Patients with leptomeningeal metastases have few treatment options and a poor prognosis. The median overall survival (OS) for these patients is approximately 4 to 5 months.1 Tucatinib is an HER2-targeted tyrosine kinase inhibitor, approved in the United States in combination with trastuzumab and capecitabine, for use in patients with metastatic HER2-positive breast cancer (including brain metastases) who have received ≥1 prior HER2-based metastatic regimens.1 The primary outcome of the study was to assess the safety and efficacy of tucatinib, trastuzumab, and capecitabine in patients with HER2-positive breast cancer with recently diagnosed leptomeningeal metastases.1 Previous studies in patients on tucatinib treatment found therapeutic levels of tucatinib in the cerebrospinal fluid of patients with HER2-positive leptomeningeal metastases.1

Adults with HER2-positive metastatic breast cancer, a Karnofsky performance level of ≥50, and newly diagnosed untreated leptomeningeal metastases were eligible for the study.1 Patients with treated brain metastases and patients with newly diagnosed untreated brain metastases were permitted in the study.1 Patients were given tucatinib 300 mg orally twice daily; capecitabine 1000 mg/m2 orally twice daily on days 1 to 14 of a 21-day cycle; and a trastuzumab loading dosage of 8 mg/kg intravenously on day 1, followed by 6 mg/kg intravenously once every 21 days.1 OS was the major end point.1 The trial was scheduled to enroll 30 patients, but due to a lack of accrual since the FDA approved tucatinib in 2020, it was closed after just 17 patients were enrolled.1

Cerebrospinal fluid cytology was abnormal in 8 (47%) patients.1 All of the patients exhibited MRI evidence of leptomeningeal metastases in the brain, and 82% of them had brain metastases, with 65% of patients having previously had therapy for brain metastases.1 At the start of the trial, the median age was 53 years.1 The average number of treatment cycles was 5.1 The median OS was 11.9 months.

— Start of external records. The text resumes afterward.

### src/lpt_map.vh
`ifndef LPT_MAP_VH
`define LPT_MAP_VH

// Register byte offsets
`define LPT_REG_CTRL 8'h00
`define LPT_REG_STATUS 8'h04
`define LPT_REG_ERRCNT 8'h08

// Control fields
`define LPT_CTRL_PAT_EN 0
`define LPT_CTRL_PAT_INJ 1
`define LPT_CTRL_LLB 2
`define LPT_CTRL_RDL 3
`define LPT_CTRL_RESET 4'h0

// Status fields
`define LPT_ST_LINKED 0
`define LPT_ST_LOOP 1
`define LPT_ST_LOOP_M2 2
`define LPT_ST_REMOTE 3
`define LPT_ST_RDL_UP 4
`define LPT_ST_PAT_RUN 5
`define LPT_ST_PAT_TMO 6
`define LPT_ST_SYNC 7
`define LPT_ST_RDL_STATE 8

// Out-of-band channel commands
`define LPT_CMD_NONE 2'h0
`define LPT_CMD_ON 2'h1
`define LPT_CMD_OFF 2'h2
`define LPT_CMD_ACK 2'h3

// Timing
`define LPT_CLK_HZ 40'd200000000
`define LPT_PAT_TIMEOUT_S 40'd45
`define LPT_RST_DATA_S 40'd4
`define LPT_RST_LONG_S 40'd60
`define LPT_RST_START_S 40'd50
`define LPT_BLINK_MS 40'd250
`define LPT_FLASH_MS 40'd50
`define LPT_MS_PER_S 40'd1000

// Pattern
`define LPT_PRBS_SEED 9'h1FF
`define LPT_INJ_PERIOD 9'h1FF
`define LPT_SYNC_BITS 4'h9

`endif

### src/lpt_test_ctrl.v
// Our own choices: the Wishbone register port and the register addresses.
`timescale 1ns/100ps
`include "lpt_map.vh"
module lpt_test_ctrl #(
    parameter [39:0] PAT_TIMEOUT_CYC = `LPT_PAT_TIMEOUT_S * `LPT_CLK_HZ,
    parameter [39:0] RST_DATA_CYC = `LPT_RST_DATA_S * `LPT_CLK_HZ,
    parameter [39:0] RST_LONG_CYC = `LPT_RST_LONG_S * `LPT_CLK_HZ,
    parameter [39:0] RST_START_CYC = `LPT_RST_START_S * `LPT_CLK_HZ,
    parameter [39:0] BLINK_CYC = `LPT_BLINK_MS * `LPT_CLK_HZ / `LPT_MS_PER_S,
    parameter [39:0] FLASH_CYC = `LPT_FLASH_MS * `LPT_CLK_HZ / `LPT_MS_PER_S
) (
    input wire clk_i,
    input wire rst_i,
    input wire wb_cyc_i,
    input wire wb_stb_i,
    input wire wb_we_i,
    input wire [7:0] wb_adr_i,
    input wire [31:0] wb_dat_i,
    input wire [3:0] wb_sel_i,
    output reg [31:0] wb_dat_o,
    output reg wb_ack_o,
    input wire dte_llb_i,
    input wire dte_rdl_i,
    input wire frame_ok_i,
    input wire bit_tick_i,
    input wire dte_td_i,
    input wire line_rd_i,
    output reg line_td_o,
    output reg dte_rd_o,
    output reg dte_rd_valid_o,
    output reg [1:0] eoc_tx_cmd_o,
    output reg eoc_tx_valid_o,
    input wire eoc_tx_ready_i,
    input wire eoc_tx_done_i,
    input wire [1:0] eoc_rx_cmd_i,
    input wire eoc_rx_valid_i,
    output reg restart_o,
    output reg error_indicator_o,
    output reg test_mode_indicator_o,
    output reg no_signal_indicator_o
);

    localparam [2:0] RDL_IDLE = 3'h0;
    localparam [2:0] REMOTE_LOOP_ON_REQUEST_TX = 3'h1;
    localparam [2:0] RDL_WAIT_ACK = 3'h2;
    localparam [2:0] RDL_ACTIVE = 3'h3;
    localparam [2:0] REMOTE_LOOP_OFF_REQUEST_TX = 3'h4;
    localparam [2:0] REMOTE_LOOP_OFF_REQUEST_WAIT = 3'h5;
    localparam [2:0] RDL_LOCKOUT = 3'h6;

    function prbs_fb;
        input [8:0] sh;
        begin
            prbs_fb = sh[8] ^ sh[4];
        end
    endfunction

    reg [3:0] ctrl_q;
    reg [15:0] errcnt_q;
    reg [1:0] llb_sync_q;
    reg [1:0] rdl_sync_q;
    reg linked_q;
    reg loop_q;
    reg loop_m2_q;
    reg llb_prev_q;
    reg remote_q;
    reg ack_pend_q;
    reg [2:0] rdl_state_q;
    reg rethrown_q;
    reg pat_run_q;
    reg pat_tmo_q;
    reg pat_sw_prev_q;
    reg [39:0] pat_cnt_q;
    reg [39:0] rst_cnt_q;
    reg [39:0] blink_cnt_q;
    reg [39:0] flash_cnt_q;
    reg blink_q;
    reg [8:0] gen_q;
    reg [8:0] inj_cnt_q;
    reg [8:0] det_q;
    reg [3:0] sync_cnt_q;
    reg det_err_q;

    wire llb_req = ctrl_q[`LPT_CTRL_LLB] | llb_sync_q[1];
    wire rdl_req = ctrl_q[`LPT_CTRL_RDL] | rdl_sync_q[1];
    wire pat_sw = ctrl_q[`LPT_CTRL_PAT_EN];
    wire pat_inj = ctrl_q[`LPT_CTRL_PAT_INJ];
    wire pat_allowed = ~(loop_q & loop_m2_q) & ~remote_q;
    wire rdl_up = (rdl_state_q == RDL_ACTIVE);
    wire wb_req = wb_cyc_i & wb_stb_i & ~wb_ack_o;
    wire wb_wr = wb_req & wb_we_i;
    wire rx_on = eoc_rx_valid_i & (eoc_rx_cmd_i == `LPT_CMD_ON);
    wire rx_off = eoc_rx_valid_i & (eoc_rx_cmd_i == `LPT_CMD_OFF);
    wire rx_ack = eoc_rx_valid_i & (eoc_rx_cmd_i == `LPT_CMD_ACK);
    wire tx_take = eoc_tx_valid_o & eoc_tx_ready_i;
    wire gen_bit = prbs_fb(gen_q);
    wire inj_now = pat_inj & (inj_cnt_q == `LPT_INJ_PERIOD);
    wire tx_pat_bit = gen_bit ^ inj_now;
    // Mode 1 loop keeps the pattern inside; otherwise it comes back off the line
    wire det_in = (loop_q & ~loop_m2_q) ? tx_pat_bit : line_rd_i;
    wire det_mis = det_in ^ prbs_fb(det_q);
    wire det_synced = (sync_cnt_q == `LPT_SYNC_BITS);

    reg [39:0] rst_limit;
    reg [31:0] rd_data;

    // Restart limit for consecutive unframed time
    always @* begin
        if (remote_q) begin
            rst_limit = RST_LONG_CYC;
        end else if (pat_run_q) begin
            rst_limit = RST_LONG_CYC;
        end else if (linked_q) begin
            rst_limit = RST_DATA_CYC;
        end else begin
            rst_limit = RST_START_CYC;
        end
    end

    always @* begin
        case (wb_adr_i)
            `LPT_REG_CTRL: rd_data = {28'h0000000, ctrl_q};
            `LPT_REG_STATUS: rd_data = {21'h000000, rdl_state_q, det_synced, pat_tmo_q, pat_run_q,
                                        rdl_up, remote_q, loop_m2_q, loop_q, linked_q};
            `LPT_REG_ERRCNT: rd_data = {16'h0000, errcnt_q};
            default: rd_data = 32'h00000000;
        endcase
    end

    // Register bus
    always @(posedge clk_i) begin
        if (rst_i) begin
            wb_ack_o <= 1'b0;
            wb_dat_o <= 32'h00000000;
            ctrl_q <= `LPT_CTRL_RESET;
        end else begin
            wb_ack_o <= wb_req;
            wb_dat_o <= wb_req ? rd_data : 32'h00000000;
            if (wb_wr && wb_adr_i == `LPT_REG_CTRL && wb_sel_i[0]) begin
                ctrl_q <= wb_dat_i[3:0];
            end
        end
    end

    // Pin synchronisers
    always @(posedge clk_i) begin
        if (rst_i) begin
            llb_sync_q <= 2'h0;
            rdl_sync_q <= 2'h0;
        end else begin
            llb_sync_q <= {llb_sync_q[0], dte_llb_i};
            rdl_sync_q <= {rdl_sync_q[0], dte_rdl_i};
        end
    end

    // Link state and restart timer
    always @(posedge clk_i) begin
        if (rst_i) begin
            linked_q <= 1'b0;
            rst_cnt_q <= 40'h0000000000;
            restart_o <= 1'b0;
        end else begin
            restart_o <= 1'b0;
            if (frame_ok_i) begin
                rst_cnt_q <= 40'h0000000000;
                linked_q <= 1'b1;
            end else if (rst_cnt_q + 40'h0000000001 >= rst_limit) begin
                rst_cnt_q <= 40'h0000000000;
                linked_q <= 1'b0;
                restart_o <= 1'b1;
            end else begin
                rst_cnt_q <= rst_cnt_q + 40'h0000000001;
            end
        end
    end

    // Local loop
    always @(posedge clk_i) begin
        if (rst_i) begin
            loop_q <= 1'b0;
            loop_m2_q <= 1'b0;
            llb_prev_q <= 1'b0;
        end else begin
            llb_prev_q <= llb_req;
            if (llb_req && !llb_prev_q) begin
                loop_q <= 1'b1;
                loop_m2_q <= linked_q;
            end else if (!llb_req) begin
                loop_q <= 1'b0;
                loop_m2_q <= 1'b0;
            end
        end
    end

    // Remote loop, local side and far-end side
    always @(posedge clk_i) begin
        if (rst_i) begin
            rdl_state_q <= RDL_IDLE;
            rethrown_q <= 1'b0;
            remote_q <= 1'b0;
            ack_pend_q <= 1'b0;
            eoc_tx_valid_o <= 1'b0;
            eoc_tx_cmd_o <= `LPT_CMD_NONE;
        end else begin
            if (tx_take) begin
                eoc_tx_valid_o <= 1'b0;
                eoc_tx_cmd_o <= `LPT_CMD_NONE;
            end
            // Far end of a remote loop
            if (rx_on && rdl_state_q == RDL_IDLE) begin
                remote_q <= 1'b1;
                ack_pend_q <= 1'b1;
            end else if (rx_off || restart_o) begin
                remote_q <= 1'b0;
            end
            if (ack_pend_q && (!eoc_tx_valid_o || tx_take)) begin
                eoc_tx_valid_o <= 1'b1;
                eoc_tx_cmd_o <= `LPT_CMD_ACK;
                ack_pend_q <= 1'b0;
            end
            case (rdl_state_q)
                RDL_IDLE: begin
                    if (rdl_req && !remote_q && !ack_pend_q && !eoc_tx_valid_o) begin
                        eoc_tx_valid_o <= 1'b1;
                        eoc_tx_cmd_o <= `LPT_CMD_ON;
                        rdl_state_q <= REMOTE_LOOP_ON_REQUEST_TX;
                    end
                end
                REMOTE_LOOP_ON_REQUEST_TX: begin
                    if (tx_take) begin
                        rdl_state_q <= RDL_WAIT_ACK;
                    end
                end
                RDL_WAIT_ACK: begin
                    if (rx_ack) begin
                        rdl_state_q <= RDL_ACTIVE;
                    end else if (!rdl_req) begin
                        rdl_state_q <= REMOTE_LOOP_OFF_REQUEST_TX;
                    end
                end
                RDL_ACTIVE: begin
                    if (restart_o) begin
                        rdl_state_q <= RDL_IDLE;
                    end else if (!rdl_req) begin
                        rdl_state_q <= REMOTE_LOOP_OFF_REQUEST_TX;
                    end
                end
                REMOTE_LOOP_OFF_REQUEST_TX: begin
                    if (rdl_req) begin
                        rethrown_q <= 1'b1;
                    end
                    if (!eoc_tx_valid_o && !ack_pend_q) begin
                        eoc_tx_valid_o <= 1'b1;
                        eoc_tx_cmd_o <= `LPT_CMD_OFF;
                        rdl_state_q <= REMOTE_LOOP_OFF_REQUEST_WAIT;
                    end
                end
                REMOTE_LOOP_OFF_REQUEST_WAIT: begin
                    if (rdl_req) begin
                        rethrown_q <= 1'b1;
                    end
                    // Held until the request has left the channel in full
                    if (eoc_tx_done_i && !eoc_tx_valid_o) begin
                        rdl_state_q <= (rethrown_q || rdl_req) ? RDL_LOCKOUT : RDL_IDLE;
                        rethrown_q <= 1'b0;
                    end
                end
                RDL_LOCKOUT: begin
                    if (!rdl_req) begin
                        rdl_state_q <= RDL_IDLE;
                    end
                end
                default: begin
                    rdl_state_q <= RDL_IDLE;
                end
            endcase
        end
    end

    // Pattern run, timeout and sticky timeout flag
    always @(posedge clk_i) begin
        if (rst_i) begin
            pat_run_q <= 1'b0;
            pat_tmo_q <= 1'b0;
            pat_sw_prev_q <= 1'b0;
            pat_cnt_q <= 40'h0000000000;
        end else begin
            pat_sw_prev_q <= pat_sw;
            if (!pat_sw) begin
                pat_run_q <= 1'b0;
                pat_tmo_q <= 1'b0;
                pat_cnt_q <= 40'h0000000000;
            end else if (pat_sw && !pat_sw_prev_q && pat_allowed) begin
                pat_run_q <= 1'b1;
                pat_cnt_q <= 40'h0000000000;
            end else if (pat_run_q) begin
                if (!pat_allowed) begin
                    pat_run_q <= 1'b0;
                end else if (pat_cnt_q + 40'h0000000001 >= PAT_TIMEOUT_CYC) begin
                    pat_run_q <= 1'b0;
                    pat_tmo_q <= 1'b1;
                end else begin
                    pat_cnt_q <= pat_cnt_q + 40'h0000000001;
                end
            end
        end
    end

    // Generator and detector, one step per line bit
    always @(posedge clk_i) begin
        if (rst_i || !pat_run_q) begin
            gen_q <= `LPT_PRBS_SEED;
            inj_cnt_q <= 9'h000;
            det_q <= 9'h000;
            sync_cnt_q <= 4'h0;
            det_err_q <= 1'b0;
        end else begin
            det_err_q <= 1'b0;
            if (bit_tick_i) begin
                gen_q <= {gen_q[7:0], gen_bit};
                inj_cnt_q <= inj_now ? 9'h000 : inj_cnt_q + 9'h001;
                det_q <= {det_q[7:0], det_in};
                // Errors count only once nine clean bits filled the register
                if (!det_synced) begin
                    sync_cnt_q <= det_mis ? 4'h0 : sync_cnt_q + 4'h1;
                end else if (det_mis) begin
                    det_err_q <= 1'b1;
                end
            end
        end
    end

    // Error count, cleared by a write to its offset unless an error is counted in that same cycle
    always @(posedge clk_i) begin
        if (rst_i) begin
            errcnt_q <= 16'h0000;
        end else if (det_err_q && errcnt_q != 16'hFFFF) begin
            errcnt_q <= errcnt_q + 16'h0001;
        end else if (wb_wr && wb_adr_i == `LPT_REG_ERRCNT) begin
            errcnt_q <= 16'h0000;
        end
    end

    // Data path steering
    always @(posedge clk_i) begin
        if (rst_i) begin
            line_td_o <= 1'b1;
            dte_rd_o <= 1'b1;
            dte_rd_valid_o <= 1'b0;
        end else if (remote_q) begin
            line_td_o <= line_rd_i;
            dte_rd_o <= line_rd_i;
            dte_rd_valid_o <= 1'b1;
        end else if (pat_run_q && loop_q && !loop_m2_q) begin
            line_td_o <= 1'b1;
            dte_rd_o <= 1'b1;
            dte_rd_valid_o <= 1'b0;
        end else if (pat_run_q) begin
            line_td_o <= tx_pat_bit;
            dte_rd_o <= 1'b1;
            dte_rd_valid_o <= 1'b0;
        end else if (loop_q) begin
            line_td_o <= loop_m2_q ? line_rd_i : 1'b1;
            dte_rd_o <= dte_td_i;
            dte_rd_valid_o <= 1'b1;
        end else begin
            line_td_o <= dte_td_i;
            dte_rd_o <= line_rd_i;
            dte_rd_valid_o <= linked_q;
        end
    end

    // Indicators
    always @(posedge clk_i) begin
        if (rst_i) begin
            blink_cnt_q <= 40'h0000000000;
            blink_q <= 1'b0;
            flash_cnt_q <= 40'h0000000000;
            error_indicator_o <= 1'b0;
            test_mode_indicator_o <= 1'b0;
            no_signal_indicator_o <= 1'b1;
        end else begin
            if (blink_cnt_q + 40'h0000000001 >= BLINK_CYC) begin
                blink_cnt_q <= 40'h0000000000;
                blink_q <= ~blink_q;
            end else begin
                blink_cnt_q <= blink_cnt_q + 40'h0000000001;
            end
            // Stretch so single bit errors are visible
            if (det_err_q) begin
                flash_cnt_q <= FLASH_CYC;
            end else if (flash_cnt_q != 40'h0000000000) begin
                flash_cnt_q <= flash_cnt_q - 40'h0000000001;
            end
            error_indicator_o <= pat_tmo_q ? blink_q : (flash_cnt_q != 40'h0000000000);
            test_mode_indicator_o <= loop_q | remote_q | pat_run_q | (rdl_state_q != RDL_IDLE
                                     && rdl_state_q != RDL_LOCKOUT);
            no_signal_indicator_o <= ~linked_q;
        end
    end

endmodule // lpt_test_ctrl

At data cutoff, 41% of participants were still alive, with a median follow-up of 17 months (8-26 months). The median time before central nervous system progression was 6.9 months.1

The median OS was just under a year in patients with leptomeningeal disease from HER2-positive metastatic breast cancer who were treated with tucatinib, trastuzumab, and capecitabine.1 This is the first study to show that a systemic regimen can benefit patients with HER2-positive breast cancer with leptomeningeal metastases.1 Further research on the effects of oral medicines and their ability to cross the blood–brain barrier in this patient population is required.1

Reference

  1. Murthy R, O’Brien B, Berry D, et al. Safety and efficacy of a tucatinib-trastuzumab-capecitabine regimen for treatment of leptomeningeal metastasis (LM) in HER2-positive breast cancer: results from TBCRC049, a phase 2 non-randomized study. 2021 San Antonio Breast Cancer Symposium; December 7-10, 2021. PD4-02.